Essere soli e sentirsi soli sono condizioni molto diverse tra loro. Essere soli è una condizione oggettiva di solitudine. Sentirsi soli coinvolge la percezione soggettiva del proprio senso di solitudine. Ci si può sentire soli in mezzo a tanta gente, in famiglia, in classe e perfino nel gruppo di amici. Non sentirsi compresi, ascoltati, accettati. Non trovare la propria collocazione nel mondo, spesso diventa il motivo del ritiro, dello stare solo con se stessi.
Solitudine e indipendenza: la teoria di Bauman
Zygmunt Bauman, sociologo, filosofo e accademico polacco che ha affrontato il concetto di modernità liquida e solitudine del cittadino globale, parla di una solitudine che diventa indipendenza, dal momento che i legami tra le persone si sono “liquefatti”. Sono diventati effimeri, fugaci e precari. La solitudine di cui lui parla è quella relativa al ritrovare se stessi, allo stare bene da soli perché non esiste più la felicità. Oggi, secondo l’autore, il principio del piacere regna sovrano, e al posto della felicità ci sono incertezza, insicurezza, ansia, angoscia.
Il paradosso della felicità per Bauman è dovuto al fatto che negli ultimi decenni gli individui hanno imparato, sempre più, a essere indipendenti, facendo di tutto per star bene da soli, per star bene con se stessi ed essere felici. Ma, secondo il sociologo, questa sarebbe la direzione sbagliata. Le persone che sanno essere indipendenti stanno perdendo piano piano la capacità di convivere con gli altri, perché hanno perso l’abilità a socializzare.

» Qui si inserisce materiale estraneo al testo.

**config.mk**
```make
export PLATFORM = sky130hd
export DESIGN_NAME = nibble_adder_bist
export DESIGN_NICKNAME = d
export VERILOG_FILES = /design/src/rtl/nibble_adder_bist.sv
export SDC_FILE = /design/constraint.sdc
export NUM_CORES = 1
export LEC_CHECK = 0
export ABC_AREA = 1
export BUFFER_PORTS_ARGS = -buffer_cell sky130_fd_sc_hd__buf_2
export CAP_MARGIN = 20
export CORE_MARGIN = 3
export CORE_UTILIZATION = 63
export CTS_BUF_LIST = sky130_fd_sc_hd__clkbuf_8
export DETAILED_ROUTE_END_ITERATION = 16
export GPL_ROUTABILITY_DRIVEN = 0
export PLACE_DENSITY = 0.91
export SYNTH_ARGS = -nofsm -noshare
export SYNTH_HDL_FRONTEND = slang
export SYNTH_SLANG_ARGS = --single-unit
```
**constraint.sdc**
```tcl
create_clock -name clk -period 7 [get_ports clk]
set_clock_uncertainty 0.15 [all_clocks]
set_input_delay 0.35 -clock clk [delete_from_list [all_inputs] [get_ports clk]]
set_output_delay 0.35 -clock clk [all_outputs]
set_load 0.02 [all_outputs]
```
**src/rtl/nibble_adder_bist.sv**
```systemverilog
// nibble_adder_bist
// Self-test sequencer for a registered nibble adder. Walks every {a,b}
// operand pair onto the adder input, waits out the adder latency, then
// compares the adder result against (a+b) mod 16 with a zero upper nibble.
// Keeps a saturating mismatch count and the index of the first mismatch.

module nibble_adder_bist #(
    parameter int LATENCY = 1,
    parameter int ERR_W   = 8
) (
    input  logic             clk,
    input  logic             reset,
    input  logic             start,
    output logic [7:0]       op_out,
    input  logic [7:0]       sum_in,
    output logic             busy,
    output logic             done,
    output logic             pass,
    output logic [ERR_W-1:0] err_count,
    output logic [7:0]       first_fail
);

    typedef enum logic [2:0] {
        IDLE  = 3'd0,
        DRIVE = 3'd1,
        WAIT  = 3'd2,
        CHECK = 3'd3,
        DONE  = 3'd4
    } state_t;

    localparam logic [3:0]       CTR_LAST = 4'(LATENCY - 1);
    localparam logic [ERR_W-1:0] ERR_MAX  = '1;

    state_t     state;
    state_t     state_nxt;
    logic [7:0] idx;
    logic [3:0] ctr;
    logic       accept;
    logic       mismatch;

    // Reference result for a vector: low nibble is the 4-bit wrapped sum,
    // high nibble must always read back as zero.
    function automatic logic [7:0] expected_sum(input logic [7:0] v);
        logic [3:0] s;
        s = v[7:4] + v[3:0];
        return {4'b0000, s};
    endfunction

    // Error counter increment that sticks at all-ones.
    function automatic logic [ERR_W-1:0] sat_inc(input logic [ERR_W-1:0] c);
        return (c == ERR_MAX) ? c : c + 1'b1;
    endfunction

    // A start is only honoured when no run is in flight.
    assign accept   = start && ((state == IDLE) || (state == DONE));
    // sum_in is only looked at in CHECK so an undriven bus elsewhere is harmless.
    assign mismatch = (state == CHECK) && (sum_in != expected_sum(idx));
    assign pass     = done && (err_count == '0);

    // State register.
    always_ff @(posedge clk or posedge reset) begin
        if (reset) begin
            state <= IDLE;
        end else begin
            state <= state_nxt;
        end
    end

    // Next-state decode: one DRIVE, LATENCY WAITs, one CHECK per vector.
    always_comb begin
        state_nxt = state;
        case (state)
            IDLE,
            DONE:    if (start) state_nxt = DRIVE;
            DRIVE:   state_nxt = WAIT;
            WAIT:    if (ctr == CTR_LAST) state_nxt = CHECK;
            CHECK:   state_nxt = (idx == 8'hFF) ? DONE : DRIVE;
            default: state_nxt = IDLE;
        endcase
    end

    // Vector index, operand drive, latency counter and result bookkeeping.
    always_ff @(posedge clk or posedge reset) begin
        if (reset) begin
            idx        <= 8'h00;
            ctr        <= 4'd0;
            op_out     <= 8'h00;
            busy       <= 1'b0;
            done       <= 1'b0;
            err_count  <= '0;
            first_fail <= 8'h00;
        end else begin
            if (accept) begin
                idx        <= 8'h00;
                err_count  <= '0;
                first_fail <= 8'h00;
                done       <= 1'b0;
                busy       <= 1'b1;
            end

            if (state == DRIVE) begin
                op_out <= idx;
                ctr    <= 4'd0;
            end

            if (state == WAIT) begin
                ctr <= ctr + 4'd1;
            end

            if (state == CHECK) begin
                if (mismatch) begin
                    if (err_count == '0) first_fail <= idx;
                    err_count <= sat_inc(err_count);
                end
                if (idx == 8'hFF) begin
                    busy <= 1'b0;
                    done <= 1'b1;
                end else begin
                    idx <= idx + 8'd1;
                end
            end
        end
    end

endmodule

```
==> insert_results.sql, run 1 <==
INSERT INTO impl_metrics (metric_group, metric, value, unit) VALUES
('outcome', 'status', 'complete, no violations', ''),
('cells_and_area', 'layout.nets', '342', ''),
('synth', 'netlist-cell-type-count', '35', ''),
('cells_and_area', 'final_cells', '369', ''),
('worst_setup_path', 'worstReg2RegStart', 'idx[0]', ''),
('floorplanning', 'start_util', '0.6696', ''),
('sta', 'slew-limit-headroom', '0.6490', ''),
('floorplanning', 'pin_count', '38', ''),
('global_routing', 'global_route.overflow_total', '0', ''),
('worst_setup_path', 'worstSetupPathDepth', '14', ''),
('worst_setup_path', 'critPathRequiredTime', '7.08', 'ns'),
('synth', 'ys_dominant_reg_cell', 'sky130_fd_sc_hd__dfrtp_1', ''),
('power', 'power.combinational.fraction', '0.407', ''),
('global_routing', 'initial_antenna_violation_count', '0', ''),
('job', 'drv.max_cap_violation_count', '0', ''),
('cts', 'cts.reportedPaths.clkPinSlew', '0.08', 'ns'),
('sta', 'timing.final.ws_setup', '4.485', 'ns'),
('cts', 'cts_hold_buf', '0', ''),
('power', 'power.static_leakage', '1.426', 'nW'),
('worst_setup_path', 'timing_worst_setup_path_type', 'reg -> reg', ''),
('placement', 'dpl.cell_count', '361', ''),
('floorplanning', 'chipHeight', '66.26', 'µm'),
('power', 'power.share.clock', '0.234', ''),
('worst_setup_path', 'timing.critical_path.to_type', 'flip-flop', ''),
('sta', 'post-route-period-util', '0.3593', ''),
('worst_setup_path', 'regToRegSetupSlack', '4.48', 'ns'),
('global_routing', 'maximum_number_of_pins_on_one_net_before_global_route_repair', '42', ''),
('synth', 'yosys_warnings', '0', ''),
('worst_setup_path', 'critical_path.slowest_cell', 'sky130_fd_sc_hd__dfrtp_1', ''),
('cts', 'cts_tree', 'yes', ''),
('power', 'p_sw', '0.4115', 'mW'),
('power', 'vdd_ir_drop_max', '199.8', 'µV'),
('global_routing', 'global_route_wire_length_before_repair', '8776', 'µm'),
('worst_setup_path', 'worst_r2r_endpoint', 'err_count[0]', ''),
('power', 'share_of_power_burned_in_registers', '0.359', ''),
('cts', 'number_of_levels_in_the_clock_h_tree', '2', ''),
('worst_setup_path', 'critical_path.most_common_cell', 'sky130_fd_sc_hd__nand2_1', ''),
('cells_and_area', 'antennaDiodeCount', '0', ''),
('drt', 'first_iter_violations', '143', ''),
('worst_setup_path', 'critical_path.startpoint', 'idx[0]', ''),
('power', 'total_power', '0.9636', 'mW'),
('cells_and_area', 'post_route_utilization', '0.7703', ''),
('drt', 'vias', '2022', ''),
('sta', 'unrepaired_setup_endpoints_after_global_routing', 'no', ''),
('cells_and_area', 'multiInputGateArea', '1065', 'µm²'),
('cells_and_area', 'syn2layout_area_growth', '15.04', '%'),
('floorplanning', 'die_area', '4390', 'µm²'),
('synth', 'synthesis.area_per_instance', '8.139', 'µm²'),
('cts', 'ctsResizeCount', '0', ''),
('floorplanning', 'core_region_area', '3416', 'µm²'),
('worst_setup_path', 'cp.arrival', '2.60', 'ns'),
('synth', 'syn-instance-count', '281', ''),
('cells_and_area', 'layout.cells.most_common_list', 'sky130_fd_sc_hd__nand2_1 (83), sky130_fd_sc_hd__dfrtp_1 (41), sky130_fd_sc_hd__inv_1 (38)', ''),
('sta', 'hold_violations', '0', ''),
('worst_setup_path', 'critical_path.max_stage_delay', '0.46', 'ns'),
('synth', 'number_of_enable_type_register_cells_in_the_synthesized_netlist', '0', ''),
('floorplanning', 'fp-row-count', '21', ''),
('cells_and_area', 'drive_gt1_frac', '0.2229', ''),
('cts', 'number_of_buffers_inserted_by_post_cts_setup_repair', '0', ''),
('drt', 'ant_nets', '0', ''),
('worst_setup_path', 'path_buf_inv', '2', ''),
('sta', 'min_tclk_post_route', '2.515', 'ns'),
('worst_setup_path', 'critical-path-top-delay-family', 'simple AND/OR/NAND/NOR gates', ''),
('cells_and_area', 'mostFrequentLayoutCell', 'sky130_fd_sc_hd__nand2_1', ''),
('cts', 'clk_path_buf_depth', '2', ''),
('synth', 'synthesis.area', '2287', 'µm²'),
('drt', 'avgRoutedWirePerCell', '13.77', 'µm'),
('cts', 'cts_sinks', '41', ''),
('worst_setup_path', 'timing.critical_path.fanout_max', '7', ''),
('cells_and_area', 'layout.area.seq', '1026', 'µm²'),
('sta', 'hold_slack', '0.01661', 'ns');
-- routing by layer --
layer	vias up	global-route usage	part of all wire
li1	973	-	-
met1	933	0.3477	0.40
met2	95	0.4374	0.49
met3	21	0.05102	0.068
met4	0	0.1041	0.036
met5	-	0	0
-- kinds of logic after synthesis --
group | Yosys count | share of synthesized area
adder cells (fa/ha/maj) | 9 | 0.05252
AND/OR/NAND/NOR | 136 | 0.2697
flip-flops | 41 | 0.4486
AO/OA/AOI/OAI | 42 | 0.1127
buffers and inverters | 45 | 0.08589
XOR/XNOR | 8 | 0.03064
-- how the worst min path moves through the flow --
stage | endpoint | slack [ns] | from
2_1_floorplan | ctr[3] | 0.29 | ctr[3]
3_3_place_gp | op_out[5] | 0.31 | op_out[5]
3_5_place_dp | op_out[0] | 0.32 | op_out[0]
4_1_cts | state[0] | 0.04 | reset
5_1_grt | done | 0.07 | reset
6_report | state[0] | 0.02 | reset
-- power by group through the flow --
stage                     sequential [mW]  clock [mW]  combinational (mW)
final                               0.346       0.225               0.392
after global routing                0.355       0.239               0.441
after CTS                           0.345       0.224               0.390
after detailed placement            0.348           0               0.380
after global placement              0.347           0               0.367
after floorplan                     0.370           0               0.274
-- synth_stat cells (2+ instances only) --
| library cell | instances | area (µm²) |
|---|---|---|
| sky130_fd_sc_hd__nand2_2 | 8 | 50.05 |
| sky130_fd_sc_hd__inv_1 | 38 | 142.6 |
| sky130_fd_sc_hd__inv_2 | 2 | 7.510 |
| sky130_fd_sc_hd__nor2_4 | 2 | 22.52 |
| sky130_fd_sc_hd__o21ai_2 | 8 | 70.07 |
| sky130_fd_sc_hd__o22ai_1 | 3 | 18.77 |
| sky130_fd_sc_hd__nand3_1 | 18 | 90.09 |
| sky130_fd_sc_hd__dfrtp_1 | 41 | 1026 |
| sky130_fd_sc_hd__nand2_1 | 83 | 311.6 |
| sky130_fd_sc_hd__o21ai_1 | 2 | 10.01 |
| sky130_fd_sc_hd__a31oi_1 | 4 | 25.02 |
| sky130_fd_sc_hd__xnor2_1 | 2 | 17.52 |
| sky130_fd_sc_hd__xor2_1 | 6 | 52.55 |
| sky130_fd_sc_hd__a21oi_1 | 2 | 10.01 |
| sky130_fd_sc_hd__o21ai_0 | 20 | 100.1 |
| sky130_fd_sc_hd__nor3_1 | 2 | 10.01 |
| sky130_fd_sc_hd__nor2_1 | 14 | 52.55 |
| sky130_fd_sc_hd__nor4_1 | 2 | 12.51 |
| sky130_fd_sc_hd__ha_1 | 8 | 100.1 |
-- cell type report --
class / count / area share
clock buffer: 5 / 0.02615
multi-input combinational: 195 / 0.4047
sequential: 41 / 0.3899
inverter: 41 / 0.05944
timing repair buffer: 38 / 0.07323
tap: 46 / 0.02187
clock inverter: 3 / 0.02473
-- registers in the layout, summed over array words and instances (netlist names) --
| register | count |
|---|---|
| idx | 8 |
| done | 1 |
| op_out | 8 |
| first_fail | 8 |
| err_count | 8 |
| state | 3 |
| ctr | 4 |
| busy | 1 |
-- tightest hold or removal path: stages --
cell and delay [ns]:
sky130_fd_sc_hd__buf_2 0.09, sky130_fd_sc_hd__inv_1 0.04, sky130_fd_sc_hd__buf_4 0.42
(Power assumes the default switching activity.)
==> run 2, diff against run 1 <==
- CORE_UTILIZATION: 63 -> 52
- PLACE_DENSITY: 0.91 -> 0.8
- clock period: 7 -> 2.05 ns (I/O delays scaled with it)
==> run 2 against run 1 <==
  * The run now ends with setup timing left
  * First-iteration DRC count increased by 23%
  * Non-clock buffer count increased by 12
  * Clock power increased to 2.6 times the previous value
  * Power increased to 3.4 times the previous value
  * Via count decreased by 0.30%
  * Register-to-register slack got worse by 4.6 ns
  * Clock-buffer cell count increased by 2
  * Setup slack got worse by 4.6 ns
  * Sequential power increased to 3.3 times the previous value
  * Maximum frequency increased by 15%
  * Routed wire length decreased by 1.3%
==> insert_results.sql, run 2 (same netlist as run 1, synthesis figures left out) <==
INSERT INTO impl_metrics (metric_group, metric, value, unit) VALUES
('global_routing', 'initial_antenna_violation_count', '0', ''),
('worst_setup_path', 'worstSetupStartpointType', 'flip-flop', ''),
('cts', 'number_of_levels_in_the_clock_h_tree', '2', ''),
('worst_setup_path', 'regToRegSetupSlack', '-0.15', 'ns'),
('cells_and_area', 'layout.cells.most_common_list', 'sky130_fd_sc_hd__nand2_1 (82), sky130_fd_sc_hd__dfrtp_1 (41), sky130_fd_sc_hd__buf_2 (37)', ''),
('worst_setup_path', 'cp.arrival', '2.22', 'ns'),
('placement', 'post_place_worst_slack', '-0.1551', 'ns'),
('sta', 'setup_viol', '16', ''),
('global_routing', 'global_route.overflow_total', '0', ''),
('sta', 'min_tclk_post_route', '2.197', 'ns'),
('drt', 'wl_met1', '2187', 'µm'),
('floorplanning', 'pin_count', '38', ''),
('power', 'power.static_leakage', '1.477', 'nW'),
('cells_and_area', 'mostFrequentLayoutCell', 'sky130_fd_sc_hd__nand2_1', ''),
('cells_and_area', 'final_cells', '386', ''),
('drt', 'detail_route.wirelength', '5014', 'µm'),
('min_path', 'timing.hold.worst.class', 'in -> reg', ''),
('floorplanning', 'fp-row-count', '23', ''),
('floorplanning', 'chip_width', '72.32', 'µm'),
('sta', 'hold_violations', '0', ''),
('placement', 'placement.io_buffers', '37', ''),
('job', 'drv.max_cap_violation_count', '0', ''),
('worst_setup_path', 'worst_r2r_endpoint', 'first_fail[5]', ''),
('sta', 'slew_violations', '0', ''),
('worst_setup_path', 'critPathRequiredTime', '2.08', 'ns'),
('sta', 'unrepaired_setup_endpoints_after_global_routing', 'yes', ''),
('sta', 'timing.final.ws_setup', '-0.1466', 'ns'),
('outcome', 'status', 'finished, violations left', ''),
('power', 'vdd_ir_drop_max', '597.7', 'µV'),
('drt', 'ant_nets', '0', ''),
('drt', 'vias', '2016', ''),
('outcome', 'violated_checks', 'setup timing', ''),
('drt', 'avgViaCountPerCell', '5.223', ''),
('drt', 'highest_routing_layer_actually_used', 'met4', ''),
('worst_setup_path', 'timing.critical_path.to_type', 'flip-flop', ''),
('sta', 'fmax', '455.3', 'MHz'),
('global_routing', 'global_route_wire_length_before_repair', '8728', 'µm'),
('drt', 'first_iter_violations', '176', ''),
('global_routing', 'via_count_of_the_first_global_routing_pass', '1953', ''),
('worst_setup_path', 'timing.critical_path.fanout_max', '8', ''),
('worst_setup_path', 'timing_worst_setup_path_type', 'reg -> reg', ''),
('sta', 'slew-limit-headroom', '0.6559', ''),
('sta', 'worst-slew-pin-transition', '0.5161', 'ns'),
('min_path', 'worstHoldEndpoint', 'state[2]', ''),
('drt', 'avgRoutedWirePerCell', '12.99', 'µm'),
('min_path', 'min-delay-start', 'start', ''),
('floorplanning', 'chipHeight', '72.32', 'µm'),
('cts', 'cts_buffer_count', '5', ''),
('worst_setup_path', 'worstReg2RegStart', 'idx[0]', ''),
('cells_and_area', 'drive_gt1_frac', '0.2708', ''),
('drt', '1st_pass_router_iterations', '5', ''),
('cts', 'cts.reportedPaths.clkPinSlew', '0.08', 'ns'),
('drt', 'met2WireLength', '2425', 'µm'),
('global_routing', 'globalRouteTotalUtil', '0.2096', ''),
('drt', 'met3RoutedLength', '333', 'µm'),
('worst_setup_path', 'r2r_cells', '12', ''),
('drt', 'post-route-drc-count', '0', ''),
('cts', 'clock-root-buffer', 'sky130_fd_sc_hd__clkbuf_8', ''),
('sta', 'post-route-period-util', '1.071', ''),
('placement', 'estimated_wirelength_of_the_detail_placed_design', '3761', 'µm'),
('min_path', 'holdPathStages', '4', ''),
('cts', 'cts_sinks', '41', ''),
('floorplanning', 'die_area', '5230', 'µm²'),
('global_routing', 'maximum_number_of_pins_on_one_net_before_global_route_repair', '42', ''),
('power', 'power-per-cell-area', '1181', 'nW/µm²'),
('cts', 'cts_tree', 'yes', ''),
('floorplanning', 'start_util', '0.5558', ''),
('cells_and_area', 'layout.nets', '355', ''),
('cells_and_area', 'syn2layout_area_growth', '19.91', '%'),
('floorplanning', 'core_region_area', '4115', 'µm²'),
('cells_and_area', 'antennaDiodeCount', '0', ''),
('cts', 'clk-insertion-delay-late', '0.29', 'ns'),
('placement', 'dpl.cell_count', '376', ''),
('cts', 'clk_path_buf_depth', '2', '');
[run 2: cell types whose count changed in the layout (fill, tap and decap cells not counted), sizes merged]
cell	before	now
dlygate4sd3	0	1
buf	38	49
clkbuf	5	7
nor2	18	19
bufinv	2	0
[run 2: repair_timing]
action | in CTS | in global routing
gates resized for setup | 7 | 6
pin swaps | 0 | 3
cloned | 0 | 1
hold buffers | 1 | 0
hold endpoints to repair | 41 | 0
setup endpoints to repair | 16 | 16
buffers inserted | 0 | 1
[run 2: worst max-delay path by stage]
stage / from / endpoint / cells after the start
after floorplan: idx[0] / first_fail[6] / 13
after global placement: idx[0] / err_count[1] / 14
after detailed placement: idx[0] / err_count[3] / 14
after CTS: idx[0] / first_fail[1] / 13
after global routing: idx[0] / err_count[7] / 13
final: idx[0] / first_fail[5] / 12
[run 2: metal layers]
| layer | track usage | vias to the layer above |
|---|---|---|
| li1 | - | 1004 |
| met1 | 0.2772 | 941 |
| met2 | 0.3407 | 63 |
| met3 | 0.04294 | 8 |
| met4 | 0.07516 | 0 |
| met5 | 0 | - |
[run 2: power breakdown]
| part | switching [mW] | internal (mW) | total [mW] |
|---|---|---|---|
| registers | 0.139 | 0.995 | 1.13 |
| clock network | 0.272 | 0.304 | 0.576 |
| logic | 1.03 | 0.501 | 1.53 |
| total | 1.44 | 1.80 | 3.24 |
[run 2: cell type report]
cell class | instances | area [µm²]
clock buffers | 7 | 96.34
repair buffers | 50 | 285.3
flip-flops and latches | 41 | 1026
fillers | 345 | 1373
clock inverters | 1 | 5.005
multi-input cells | 196 | 1111
well taps | 50 | 62.56
inverters | 41 | 156.4
[run 2: critical path, stage by stage (launching register included)]
cell,delay [ns]
sky130_fd_sc_hd__dfrtp_1,0.36
sky130_fd_sc_hd__ha_2,0.20
sky130_fd_sc_hd__inv_2,0.04
sky130_fd_sc_hd__fa_1,0.50
sky130_fd_sc_hd__nand2_1,0.05
sky130_fd_sc_hd__inv_1,0.05
sky130_fd_sc_hd__nor2_1,0.04
sky130_fd_sc_hd__nand3_1,0.07
sky130_fd_sc_hd__nor2_1,0.05
sky130_fd_sc_hd__nand2_2,0.11
sky130_fd_sc_hd__nand2_8,0.11
sky130_fd_sc_hd__nor2_4,0.27
sky130_fd_sc_hd__o21ai_2,0.08
[run 2: metrics by stage]
stage	area, µm²	util	setup TNS, ns	total power [mW]	hold slack, ns
6_report	2743	0.6665	-2.099	3.240	0.01927
3_5_place_dp	2587	0.6288	-1.927	2.569	0.1107
2_1_floorplan	2290	-	-1.254	2.201	0.1830
4_1_cts	2705	0.6573	-2.141	3.173	0.003709
3_3_place_gp	2587	0.6288	-0.6109	2.525	0.1080
5_1_grt	2743	0.6665	-4.757	3.510	0.02516
==> run 3, diff against run 2 <==
- SETUP_SLACK_MARGIN: unset -> 0.4
==> run 3 against run 2 <==
  * The run still ends with setup timing left
  * Design area grew 2.1%
  * Routed wire length grew 1.0%
  * Die area is the same
  * Setup slack is essentially flat
  * Via count grew 0.20%
  * Register-to-register slack is essentially flat
  * Combinational power grew 8%
  * Core utilization grew 1.4 points
  * Sequential power is essentially flat
  * First-iteration DRC count shrank 19%
  * Critical path type unchanged
  * Critical endpoint is now first_fail[0]
  * Largest power group unchanged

Sostiene Bauman ne La teoria svedese dell’amore: “Più sei indipendente, meno sei in grado di controllare la tua indipendenza e rimpiazzarla con una piacevole interdipendenza“. D’altra parte è comprensibile, relazionarsi con le persone è terribilmente complicato; per farlo bisogna essere in grado di accettare compromessi, di andare incontro alle esigenze altrui, di avere pazienza. È complicato, certo, ma è dalle relazioni che nasce la felicità, non dall’indipendenza.